Morto il regista Kim Ki-duk. Cercava di comprendere l’incomprensibile attraverso il cinema
Il regista sud coreano Kim Ki-duk è morto a causa del Covid-19. Un artista del cinema che lascia un grande vuoto. Forse i suoi film non erano i più attesi in sala, ma nei festival era un nome imprescindibile e di grande successo. L’ultimo film presentato alla Mostra del Cinema di Venezia è Il prigioniero coreano.
Ci ha lasciati Kim Ki-duk. “Tentare di comprendere l’incomprensibile”, era questo che faceva con il cinema. Il regista sud coreano è morto di Covid-19 a 59 anni mentre si trovava a Riga, in Lettonia. Non solo un autore di cinema, ma un vero e proprio artista. Kim Ki-duk era noto nei festival cinematografici più importanti al mondo: nel 2012 ha vinto il Leone d’Oro alla Mostra del cinema di Venezia con Pietà, poi il Pardo d’oro a Locarno con il suggestivo Primavera, estate autunno inverno… e ancora primavera nel 2003 – che ha riscosso notevole successo al botteghino pur essendo un film d’autore –, mentre con Samaria nel 2004 ha trionfato alla Berlinale. Come annuncia il sito lettone Delfi.it, Kim Ki-duk era arrivato il 20 novembre in Lettonia dove voleva acquistare una casa sul mar Baltico, ma poi aveva fatto perdere i suoi contatti. In questo anno orribile per tutti, il cinema sta molto soffrendo non solo per le saracinesche chiuse ma anche per la perdita di alcuni giganti che ne hanno fatto la storia.

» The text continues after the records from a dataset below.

==> src/rtl/svc_wdg_pkg.sv <==
package svc_wdg_pkg;
  localparam int unsigned KEY_W = 16;
  localparam logic [KEY_W-1:0] KEY_FIRST  = 16'h556C;
  localparam logic [KEY_W-1:0] KEY_SECOND = 16'hAA39;
endpackage

==> src/rtl/svc_wdg_keymatch.sv <==
module svc_wdg_keymatch
  import svc_wdg_pkg::*;
#(
  parameter int unsigned DATA_W = 16
) (
  input  logic              clk,
  input  logic              rst_n,
  input  logic              wr_svc,
  input  logic [DATA_W-1:0] wdata,
  output logic              svc_fire
);
  logic armed_q, armed_d;
  logic is_first, is_second;

  assign is_first  = (wdata[KEY_W-1:0] == KEY_FIRST)  && (wdata[DATA_W-1:KEY_W-1] == '0 || DATA_W == KEY_W);
  assign is_second = (wdata[KEY_W-1:0] == KEY_SECOND) && (wdata[DATA_W-1:KEY_W-1] == '0 || DATA_W == KEY_W);

  always_comb begin
    armed_d = armed_q;
    if (wr_svc) begin
      armed_d = is_first;
    end
  end

  assign svc_fire = wr_svc && is_second && armed_q;

  always_ff @(posedge clk or negedge rst_n) begin
    if (!rst_n) armed_q <= 1'b0;
    else        armed_q <= armed_d;
  end

  AST_ARM_ON_FIRST: assert property (@(posedge clk) disable iff (!rst_n)
    (wr_svc && is_first) |=> armed_q);
  AST_DISARM_ON_OTHER: assert property (@(posedge clk) disable iff (!rst_n)
    (wr_svc && !is_first) |=> !armed_q);
  AST_ARM_KEPT_ELSEWHERE: assert property (@(posedge clk) disable iff (!rst_n)
    !wr_svc |=> $stable(armed_q));
endmodule

==> src/rtl/svc_wdg_counter.sv <==
module svc_wdg_counter #(
  parameter int unsigned CNT_W = 8
) (
  input  logic             clk,
  input  logic             rst_n,
  input  logic             tick_en,
  input  logic             svc_fire,
  input  logic [CNT_W-1:0] reload_val,
  output logic             timeout_o
);
  logic [CNT_W-1:0] count_q, count_d;
  logic             tmo_q, tmo_d;
  logic             at_zero;

  assign at_zero = (count_q == '0);

  always_comb begin
    count_d = count_q;
    tmo_d   = 1'b0;
    if (svc_fire) begin
      count_d = reload_val;
    end else if (tick_en) begin
      if (at_zero) begin
        count_d = reload_val;
        tmo_d   = 1'b1;
      end else begin
        count_d = count_q - 1'b1;
      end
    end
  end

  always_ff @(posedge clk or negedge rst_n) begin
    if (!rst_n) begin
      count_q <= '1;
      tmo_q   <= 1'b0;
    end else begin
      count_q <= count_d;
      tmo_q   <= tmo_d;
    end
  end

  assign timeout_o = tmo_q;

  AST_LOAD_ON_SERVICE: assert property (@(posedge clk) disable iff (!rst_n)
    svc_fire |=> (count_q == $past(reload_val)));
  AST_STEP_DOWN: assert property (@(posedge clk) disable iff (!rst_n)
    (tick_en && !svc_fire && count_q != '0) |=> (count_q == CNT_W'($past(count_q) - 1'b1)));
  AST_HOLD_IDLE: assert property (@(posedge clk) disable iff (!rst_n)
    (!tick_en && !svc_fire) |=> $stable(count_q));
  AST_TIMEOUT_CAUSE: assert property (@(posedge clk) disable iff (!rst_n)
    timeout_o |-> ($past(tick_en) && !$past(svc_fire) && $past(count_q) == '0));
  AST_NO_TIMEOUT_ON_SERVICE: assert property (@(posedge clk) disable iff (!rst_n)
    svc_fire |=> !timeout_o);
endmodule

KIM KI-DUK: A PARIGI SONO NATE LE SUE PRIME STORIE
Kim Ki-duk era nato il 20 dicembre 1960 a Bonghwa, Corea del Sud e a 9 anni si era trasferito a Seul dove aveva intrapreso gli studi per diventare agricoltore, un percorso che non terminò mai in quanto dovette arruolarsi nell’esercito anche per aiutare la famiglia. Quegli anni per Kim Ki-duk si rivelarono fondamentali per il suo modo di vedere il cinema e la vita stessa. La grande passione e il senso di ricerca per l’arte lo portarono ben presto a Parigi, una città che lo ha accolto e a suo modo coccolato. Qui ha iniziato come autodidatta a scrivere storie per il cinema e nel 1996 girò Ageo, il suo primo film, particolarmente polemico verso il sistema neo capitalista della Corea di quegli anni. Sin da questo primo film, Kim Ki-duk ha mostrato il suo volere comunicare con il cinema il cambiamento costante della società in tutte le sue sfaccettature, dal dramma al thriller, dalla psicologia al poliziesco, spingendosi fino alle grandi tragedie ma tenendo sempre a mente un tocco di ironia, come rimedio di accettazione.

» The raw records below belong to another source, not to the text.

===== src/rtl/uart_irq_pkg.sv =====
// Package: status codes of the interrupt prioritizer and the mapping from
// priority rank (0 = most urgent) to the code reported for that rank.
package uart_irq_pkg;

    localparam int NSRC = 7;

    typedef enum logic [5:0] {
        CODE_MODEM  = 6'h00,
        CODE_NONE   = 6'h01,
        CODE_TXRDY  = 6'h02,
        CODE_RXDATA = 6'h04,
        CODE_LINE   = 6'h06,
        CODE_RXTO   = 6'h0C,
        CODE_FLOW   = 6'h10,
        CODE_PINCHG = 6'h20
    } irq_code_e;

    // Code reported for a given priority rank.
    function automatic irq_code_e code_of_rank(input int unsigned rank);
        case (rank)
            0:       return CODE_LINE;
            1:       return CODE_RXTO;
            2:       return CODE_RXDATA;
            3:       return CODE_TXRDY;
            4:       return CODE_MODEM;
            5:       return CODE_FLOW;
            default: return CODE_PINCHG;
        endcase
    endfunction

endpackage


===== src/rtl/uart_irq_latch.sv =====
// Module: pending-flag latch for one interrupt cause.
// Sets on a 0-to-1 change of any bit of sig while arm is high. Clears on clr,
// and a set in the same cycle wins over the clear. With HOLD_LEVEL=1 the flag
// also drops as soon as all bits of sig are low.
// Assumes sig is synchronous to clk.
module uart_irq_latch #(
    parameter int W          = 1,
    parameter bit HOLD_LEVEL = 1'b0
) (
    input  logic         clk,
    input  logic         rst_n,
    input  logic [W-1:0] sig,
    input  logic         arm,
    input  logic         clr,
    output logic         pend
);

    logic [W-1:0] prev_q;
    logic         pend_q;
    logic         pend_d;
    logic         rise;

    assign rise = arm && ((sig & ~prev_q) != '0);

    generate
        if (HOLD_LEVEL) begin : g_hold
            // Next flag: set or keep, but only while the level is present.
            always_comb pend_d = (|sig) && (rise || (pend_q && !clr));
        end else begin : g_sticky
            // Next flag: set or keep until cleared.
            always_comb pend_d = rise || (pend_q && !clr);
        end
    endgenerate

    // Register the previous input and the pending flag.
    always_ff @(posedge clk) begin
        if (!rst_n) begin
            prev_q <= '0;
            pend_q <= 1'b0;
        end else begin
            prev_q <= sig;
            pend_q <= pend_d;
        end
    end

    assign pend = pend_q;

endmodule


===== src/rtl/uart_irq_rx_timer.sv =====
// Module: receive idle timeout.
// Counts bit_tick while the receive FIFO is not empty and restarts on every
// received character or FIFO read. After LIMIT ticks the flag is set on the
// next edge. The flag holds until the FIFO is empty.
// Assumes bit_tick is a single-cycle pulse per bit time.
module uart_irq_rx_timer #(
    parameter int CHAR_BITS = 10,
    parameter int FILL_W    = 5
) (
    input  logic              clk,
    input  logic              rst_n,
    input  logic [FILL_W-1:0] rx_fill,
    input  logic              rx_char,
    input  logic              rx_rd,
    input  logic              bit_tick,
    output logic              timed_out
);

    localparam int LIMIT = 4 * CHAR_BITS + 12;
    localparam int CW    = $clog2(LIMIT + 1);

    logic [CW-1:0] cnt_q;
    logic          to_q;
    logic          not_empty;

    assign not_empty = (rx_fill != '0);

    // Idle counter: restart on activity or empty, saturate at LIMIT.
    always_ff @(posedge clk) begin
        if (!rst_n) begin
            cnt_q <= '0;
        end else if (!not_empty || rx_char || rx_rd) begin
            cnt_q <= '0;
        end else if (bit_tick && (cnt_q != CW'(LIMIT))) begin
            cnt_q <= cnt_q + 1'b1;
        end
    end

    // Timeout flag: set at LIMIT, held until the FIFO drains.
    always_ff @(posedge clk) begin
        if (!rst_n) begin
            to_q <= 1'b0;
        end else begin
            to_q <= not_empty && (to_q || (cnt_q == CW'(LIMIT)));
        end
    end

    assign timed_out = to_q;

endmodule


===== src/rtl/uart_irq_prio.sv =====
// Module: fixed-priority encoder. req[0] is the most urgent cause. The output
// is the code of the lowest-indexed set request, or CODE_NONE when none is set.
module uart_irq_prio
    import uart_irq_pkg::*;
(
    input  logic [NSRC-1:0] req,
    output irq_code_e       code
);

    // Walk from least to most urgent so that the most urgent one is kept.
    always_comb begin
        code = CODE_NONE;
        for (int i = NSRC - 1; i >= 0; i--) begin
            if (req[i]) code = code_of_rank(i);
        end
    end

endmodule


===== src/rtl/uart_irq_ctrl.sv =====
// Module: interrupt prioritizer for one serial channel (top).
// Holds the enable register and one pending flag per cause. Each flag has its
// own clear rule. The block reports the most urgent enabled cause as a code
// and raises irq while any enabled cause is pending.
// Assumes all inputs are synchronous to clk and that rx_trig >= 1.
module uart_irq_ctrl
    import uart_irq_pkg::*;
#(
    parameter int CHAR_BITS = 10,
    parameter int FILL_W    = 5
) (
    input  logic              clk,
    input  logic              rst_n,
    input  logic              ien_we,
    input  logic [7:0]        ien_wdata,
    input  logic              efr_enh,
    input  logic              fifo_mode,
    input  logic              mcr_sel,
    input  logic              auto_cts_en,
    input  logic              auto_rts_en,
    input  logic [3:0]        lsr_err,
    input  logic              lsr_thre,
    input  logic              tx_trig_hit,
    input  logic [FILL_W-1:0] rx_fill,
    input  logic [FILL_W-1:0] rx_trig,
    input  logic              rx_char,
    input  logic              rx_rd,
    input  logic              bit_tick,
    input  logic [3:0]        msr_delta,
    input  logic              flow_det,
    input  logic              cts_in,
    input  logic              dsr_in,
    input  logic              rts_out,
    input  logic              dtr_out,
    input  logic              rd_isr,
    input  logic              rd_lsr,
    input  logic              rd_msr,
    output logic [5:0]        isr_code,
    output logic              irq
);

    localparam logic [7:0] IEN_MASK = 8'hEF;

    logic [7:0]      ien_q;
    logic            line_p, to_p, tx_p, modem_p, flow_p, inchg_p, outchg_p;
    logic            rx_lvl, tx_lvl, in_sel, out_sel;
    logic            tx_clr, flow_clr;
    logic [NSRC-1:0] req;
    irq_code_e       code;

    // Enable register with the reserved bit held at zero.
    always_ff @(posedge clk) begin
        if (!rst_n) begin
            ien_q <= '0;
        end else if (ien_we) begin
            ien_q <= ien_wdata & IEN_MASK;
        end
    end

    assign rx_lvl   = (rx_fill >= rx_trig);
    assign tx_lvl   = fifo_mode ? tx_trig_hit : lsr_thre;
    assign in_sel   = mcr_sel ? dsr_in : cts_in;
    assign out_sel  = mcr_sel ? dtr_out : rts_out;
    assign tx_clr   = rd_isr && (code == CODE_TXRDY);
    assign flow_clr = rd_isr && (code == CODE_FLOW);

    uart_irq_latch #(.W(4), .HOLD_LEVEL(1'b0)) u_line (
        .clk(clk), .rst_n(rst_n), .sig(lsr_err), .arm(1'b1),
        .clr(rd_lsr), .pend(line_p)
    );

    uart_irq_rx_timer #(.CHAR_BITS(CHAR_BITS), .FILL_W(FILL_W)) u_rxto (
        .clk(clk), .rst_n(rst_n), .rx_fill(rx_fill), .rx_char(rx_char),
        .rx_rd(rx_rd), .bit_tick(bit_tick), .timed_out(to_p)
    );

    uart_irq_latch #(.W(1), .HOLD_LEVEL(1'b1)) u_tx (
        .clk(clk), .rst_n(rst_n), .sig(tx_lvl), .arm(1'b1),
        .clr(tx_clr), .pend(tx_p)
    );

    uart_irq_latch #(.W(4), .HOLD_LEVEL(1'b0)) u_modem (
        .clk(clk), .rst_n(rst_n), .sig(msr_delta), .arm(1'b1),
        .clr(rd_msr), .pend(modem_p)
    );

    uart_irq_latch #(.W(1), .HOLD_LEVEL(1'b0)) u_flow (
        .clk(clk), .rst_n(rst_n), .sig(flow_det), .arm(1'b1),
        .clr(flow_clr), .pend(flow_p)
    );

    uart_irq_latch #(.W(1), .HOLD_LEVEL(1'b0)) u_inchg (
        .clk(clk), .rst_n(rst_n), .sig(in_sel), .arm(auto_cts_en),
        .clr(rd_msr), .pend(inchg_p)
    );

    uart_irq_latch #(.W(1), .HOLD_LEVEL(1'b0)) u_outchg (
        .clk(clk), .rst_n(rst_n), .sig(out_sel), .arm(auto_rts_en),
        .clr(rd_msr), .pend(outchg_p)
    );

    // Masked requests in priority rank order.
    always_comb begin
        req    = '0;
        req[0] = line_p  && ien_q[2];
        req[1] = to_p    && ien_q[0];
        req[2] = rx_lvl  && ien_q[0];
        req[3] = tx_p    && ien_q[1];
        req[4] = modem_p && ien_q[3];
        req[5] = flow_p  && ien_q[5] && efr_enh;
        req[6] = ((inchg_p && ien_q[7]) || (outchg_p && ien_q[6])) && efr_enh;
    end

    uart_irq_prio u_prio (
        .req(req),
        .code(code)
    );

    assign isr_code = code;
    assign irq      = |req;

endmodule


===== config.mk =====
export PLATFORM = sky130hd
export DESIGN_NAME = uart_irq_ctrl
export DESIGN_NICKNAME = d
export VERILOG_FILES = /design/src/rtl/uart_irq_pkg.sv /design/src/rtl/uart_irq_latch.sv /design/src/rtl/uart_irq_rx_timer.sv /design/src/rtl/uart_irq_prio.sv /design/src/rtl/uart_irq_ctrl.sv
export SDC_FILE = /design/constraint.sdc
export NUM_CORES = 1
export LEC_CHECK = 0
export BUFFER_PORTS_ARGS = -buffer_cell sky130_fd_sc_hd__buf_4
export CAP_MARGIN = 20
export CELL_PAD_IN_SITES_DETAIL_PLACEMENT = 2
export CELL_PAD_IN_SITES_GLOBAL_PLACEMENT = 2
export CORE_ASPECT_RATIO = 1.2
export CORE_MARGIN = 2
export CORE_UTILIZATION = 30
export DETAILED_ROUTE_END_ITERATION = 10
export PLACE_DENSITY_LB_ADDON = 0.05
export SLEW_MARGIN = 20
export SYNTH_ARGS = -nofsm -noshare
export SYNTH_HDL_FRONTEND = slang
export SYNTH_SLANG_ARGS = --single-unit

===== constraint.sdc =====
create_clock -name clk -period 3.67 [get_ports clk]
set_clock_uncertainty 0.1 [all_clocks]
set_input_delay 0.734 -clock clk [delete_from_list [all_inputs] [get_ports clk]]
set_output_delay 0.734 -clock clk [all_outputs]
set_load 0.03 [all_outputs]

Yosys cells after proc, flatten, opt, wreduce, memory -nomap -nowiden
Index checks and enable logic that the tools add are counted.

Mux-type cells: 10. Bitwise gates (word level): 13. Equal/unequal tests: 4. Magnitude comparators: 1. $add $sub $neg: 1. Reduce and logical (&&, ||, !) cells: 43.

Operators by type and width (count): 2-to-1 mux 6 bit (7); logical AND 1 bit (23); logical OR 1 bit (10); bitwise AND 4 bit (2); inverter 4 bit (2); nonzero test 4 bit (2); OR reduction 7 bit (1); adder 6 x 1 -> 6 bit (second input constant) (1); equality test 6 x 2 -> 1 bit (second input constant) (1); equality test 6 x 5 -> 1 bit (second input constant) (1); equality test 6 bit (second input constant) (1); inequality test 6 bit (second input constant) (1); greater-or-equal comparator 5 bit (1); logical NOT 1 bit (5); inverter 1 bit (5); nonzero test 5 bit (1); bitwise AND 1 bit (4); 2-to-1 mux 1 bit (3); OR reduction 2 bit (1).

Register bits: 32. Output and inout bits: 7. Input bits: 47. Logic and storage cells: 87.

Depth between registers and ports, before layout
Depth in word-level cells: 16. Depth in mapped cells: 6. Depth with buffers taken out: 6.

By module
A second synthesis with hierarchy kept.

Cell total of the unflattened synthesis: 168. Area, all modules: 1609.0 um^2.

Modules (own cells, without submodules): uart_irq_ctrl (sequential area each 140.1 um^2, instances 1, cells an instance 56, area each 505.5 um^2); uart_irq_rx_timer (sequential area each 140.1 um^2, instances 1, cells an instance 45, area each 391.6 um^2); uart_irq_latch at u_line ... (sequential area each 100.1 um^2, instances 2, cells an instance 17, area each 186.4 um^2); uart_irq_latch at u_flow ... (sequential area each 40.0 um^2, instances 4, cells an instance 6, area each 66.3 um^2); uart_irq_prio (sequential area each 0.0 um^2, instances 1, cells an instance 9, area each 73.8 um^2).

Least setup slack after synthesis
No wires, ideal clock.

Path kind: input to output. Start: input port rx_trig[4]. End: output port isr_code[5]. Data required time: 2.836 ns. Arrival time: 2.422 ns. Stages on the path: 6. Buffers on the path: 0. Setup slack: 0.414 ns. Cell sequence: inv_1 > ha_1 > a211oi_2 > nor2b_1 > a211o_1 > nor4b_2.

Word-level cells in the longest chain between the ends: 5.

RTL lines: start: declaration (RTL line uart_irq_ctrl.sv:25) `input logic [FILL_W-1:0] rx_trig,`; greater-or-equal comparator 5 bit (RTL line uart_irq_ctrl.sv:60) `assign rx_lvl = (rx_fill >= rx_trig);`; logical AND 1 bit (RTL line uart_irq_ctrl.sv:107) `req[2] = rx_lvl && ien_q[0];`; 2-to-1 mux 6 bit (3 in a row) (RTL line uart_irq_prio.sv:14) `if (req[i]) code = code_of_rank(i);`; end: declaration (RTL line uart_irq_ctrl.sv:38) `output logic [5:0] isr_code,`.

No other way between the ends.

Worst setup path after layout
Start: input port rx_fill[4]. End: output port isr_code[5].

Word-level cells in the longest chain between the ends: 5.

RTL lines: start: declaration (RTL line uart_irq_ctrl.sv:24) `input logic [FILL_W-1:0] rx_fill,`; greater-or-equal comparator 5 bit (RTL line uart_irq_ctrl.sv:60); logical AND 1 bit (RTL line uart_irq_ctrl.sv:107); 2-to-1 mux 6 bit (3 in a row) (RTL line uart_irq_prio.sv:14).

No other way between the ends.

==> metrics <==
outcome=completed; layout cells sized above 1=0.296; setup TNS=0 ns; Root Buffer=clkbuf_8; CTS tree=built; RSZ-0062 raised after global routing=false; Post-synth top cells=dfxtp_1 (32), inv_1 (20), nor2b_1 (18); H-tree depth=2; R2R Setup Slk=2.10 ns; Synth area leader=dfxtp_1; post-DR vias/cell=just under 5; clock tree buffer depth=2; CP cell instances=buf_4 > ha_1 > a211oi_2 > nor2b_1 > a211o_1 > nor4b_2 > buf_4; Critical R2R Capture=u_rxto.cnt_q[0]; IO Count=between 50 and 60; Total Power=around 740 uW; Pre-antenna DRT Iters=3; post-cts sizing count=0; Die X=between 60 and 70 um; main flop type after synthesis=dfxtp_1; DP HPWL=3.26 mm; final non-filler cell total=about 280; Placed Instance Area=1930 sq um; mean area per synthesized cell=between 9 and 10 sq um; Post-DRT Antenna Nets=0; Vias=between 1,000 and 1,500; vias in the first global route=1,436; count leader, synth=dfxtp_1; Min Clock Period, post-route=between 3 and 4 ns; Worst Setup SP=rx_fill[4]; WP data required=between 2 and 3 ns; Area Overhead vs Synth=35.0%; postcts setup bufs=0; Hold Vio Cnt, Final=0; fraction of registers with async set/reset=0; Synth cell types=36; reg2reg start=u_rxto.cnt_q[0]; Die Area=about 5500 sq um; # Max-Cap Violations=0; EDFF count, synth=0; Max VDD drop=between 150 and 200 uV; hold path start=u_inchg.pend; Nets=between 200 and 300; Tot GR Track Use=0.163; initial core utilization=0.307; Cell Pwr Density=between 300 and 400 nW/um^2; top cells by area, synth=dfxtp_1 (43%), nor2b_1 (7.6%), mux2i_1 (6.7%); Core Util, Final=0.415; critical path's slowest cell=ha_1; routed wire length=between 4 and 5 mm; clock sinks=32; fmax=324 MHz; Mapped Cells=~160; Seq cells post-synth=32; GPL Wtd Cong=~0.72; endpoint class of the critical path=output pin; hold crit path type=flip-flop to flip-flop; DRC=0; antenna cells=0; initial antenna violation count=0; Worst-Margin Slew=0.375 ns; CP max FO=4; critical path type=input pin to output pin; pins over their slew limit=0; Die H=81.1 um; Slew HR=0.747; # placed instances=between 200 and 300; syn nets=between 200 and 250; finished layout cell area=2010 sq um; Ys Warns=0; setup violators final=0; Wirelength per Cell=around 15 um; Final Cycle Share=0.842; first-pass GRT wire length=between 6 and 7 mm; crit path to=isr_code[5]; r2r worst-path depth=6; PortBufs=between 50 and 60; Most Frequent Cell on Critical Path=buf_4; # fillers=approximately 560; Initial DRC Count=21; clock latency on the worst-skew pair=0.27 ns; max incr delay on CP=between 0.3 and 0.4 ns; row count=28; Num CTS Buffers=5; clk slew on worst S/H paths=roughly 0.060 ns; Critical Path AT=about 2.3 ns; hold_buf cts=0; largest net degree at the start of global routing=25; gr ovfl total=0; P_leak=0.000920 uW; sequential area share after synthesis=0.431; Cell Area, Synth=between 1000 and 1500 sq um; crit path launch type=input pin; post-synth top area share=0.431; core footprint=between 4000 and 5000 sq um
## flip-flops by register name, indices dropped and copies added, names as in the netlist
signal            count
u_rxto.cnt_q          6
u_line.pend           1
u_flow.pend           1
ien_q                 7
u_inchg.prev_q        1
u_line.prev_q         4
u_rxto.timed_out      1
u_modem.pend          1
u_modem.prev_q        4
u_outchg.pend         1
u_tx.pend             1
u_tx.prev_q           1
u_outchg.prev_q       1
u_flow.prev_q         1
u_inchg.pend          1
## cells in the final DEF (no fill, tap or decap), types with 2 or more instances in the layout
| master | synthesis | layout |
|---|---|---|
| buf_4 | 0 | 52 |
| o31a_1 | 2 | 2 |
| nand3_1 | 2 | 2 |
| dfxtp_1 | 32 | 32 |
| nand4_1 | 3 | 3 |
| clkbuf_8 | 0 | 5 |
| xnor2_1 | 2 | 2 |
| a21oi_1 | 6 | 6 |
| nand2_1 | 8 | 8 |
| nor2b_1 | 18 | 18 |
| inv_1 | 20 | 20 |
| o22ai_1 | 4 | 4 |
| nor2_1 | 7 | 7 |
| and4_1 | 2 | 2 |
| o21ai_0 | 3 | 3 |
| a22o_1 | 2 | 2 |
| ha_1 | 7 | 7 |
| a32o_1 | 2 | 2 |
| and2_1 | 11 | 11 |
| mux2i_1 | 10 | 10 |
## logic make-up (layout without fill, tap and decap cells)
logic type | count (synthesis) | count (layout) | synth area share
XOR/XNOR | 3 | 3 | 0.0177
AND/OR/NAND/NOR | 59 | 59 | 0.235
flip-flops | 32 | 32 | 0.431
multiplexers | 10 | 10 | 0.0674
buffers and inverters | 24 | 79 | 0.0657
AO/OA/AOI/OAI | 26 | 26 | 0.124
adder cells (fa/ha/maj) | 7 | 7 | 0.0590
## worst max-delay path, delay by kind of cell
family	cells	cell delay, ns
AND/OR/NAND/NOR	2	0.40
adder cells (fa/ha/maj)	1	0.31
buffers and inverters	2	0.31
AO/OA/AOI/OAI	2	0.50
## report_power, final
| group | switching [uW] | internal (uW) | leakage (uW) |
|---|---|---|---|
| sequential | 7.95 | 365 | 0.000264 |
| combinational | 57.1 | 66.3 | 0.000615 |
| clock | 120 | 129 | 0.0000410 |
| total | 185 | 560 | 0.000920 |
## layout make-up
| cell class | instances | area (sq um) | area share |
|---|---|---|---|
| multi-input combinational | 105 | 747 | 0.372 |
| sequential | 32 | 641 | 0.319 |
| timing repair buffer | 52 | 390 | 0.195 |
| inverter | 20 | 75.1 | 0.0374 |
| tap | 60 | 75.1 | 0.0374 |
| clock buffer | 6 | 72.6 | 0.0362 |
| clock inverter | 1 | 5.00 | 0.00250 |
## routing by layer
metal / vias up / track usage / wire length (um) / share of wire
met5: - / 0 / 0 / 0
met4: 0 / 0.0800 / 91 / 0.022
met3: 6 / 0.0429 / 203 / 0.050
met2: 35 / 0.300 / 2270 / 0.56
met1: 637 / 0.166 / 1520 / 0.37
li1: 653 / - / - / -
## through the flow
step / hold slack, ns / setup WS [ns]
after floorplan: 0.343 / 0.414
after global placement: 0.363 / 0.575
after detailed placement: 0.377 / 0.576
after CTS: 0.392 / 0.560
after global routing: 0.411 / 0.425
final: 0.381 / 0.579
## worst min path at each step
stage          slack (ns)  depth (start not counted)       endpoint
3_5_place_dp         0.38                          1   u_inchg.pend
2_1_floorplan        0.34                          1  u_outchg.pend
3_3_place_gp         0.36                          1      u_tx.pend
4_1_cts              0.39                          1   u_inchg.pend
5_1_grt              0.41                          1   u_inchg.pend
6_report             0.38                          1   u_inchg.pend
(Power assumes the default switching activity.)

KIM KI-DUK: DOPO LA CRISI IL LEONE D’ORO A VENEZIA
Il consacramento di Kim Ki-duk avviene nel 2000 con L’isola, film che lo rende uno dei registi orientali più attesi ai festival. Seguono nel suo percorso film come Bad guy e L’arco, Soffio e Time fino al 2008, quando Kim Ki-duk vive una vera e propria crisi esistenziale che non nasconde, una crisi che prende il sopravvento e che lo allontana per un po’ dal cinema, dovuta ad un incidente avvenuto sul set di Dream in cui un’attrice sfiorò la morte. Poi nel 2011 il suo documentario Arirang vince il premio Un Certain Regard a Cannes e nel 2012 torna con il grande e spiazzante Pietà, aggiundicandosi l’inevitabile Leone d’Oro alla Mostra del Cinema di Venezia. Il titolo del film si riferisce alla Pietà di Michelangelo, è ambientato nella Corea del 2012 e racconta del misterioso rapporto che intercorre tra un uomo brutale, un trentenne orfano, cresciuto nei sobborghi di Seul che lavora per un usuraio, e una donna di mezza età che sostiene di essere sua madre. Un film che racchiude perfettamente l’arte cinematografica di Kim Ki-duk, dove mescola simbolismo cristiano a contenuti sessuali. Un “duello” cinematografico tra violenza ed ironia! E, sempre alla Mostra del Cinema di Venezia, Kim Ki-duk è nuovamente protagonista con Il prigioniero coreano nel 2017.
LA LEZIONE DI KIM KI-DUK
Il suo cinema è stato di una potenza indescrivibile. Ha connesso tra loro storia, politica e poetica, cibando gli spettatori a suon di grandi e lunghi silenzi, voci coreane e tanta voglia di sperimentazione. Kim Ki-duk lascia un grande vuoto nel cinema internazionale. Non è stato solo un regista ma un vero direttore d’orchestra dell’arte cinematografica, destreggiandosi tra regia, montaggio, direzione della fotografia, sceneggiatura, scenografia e produzione.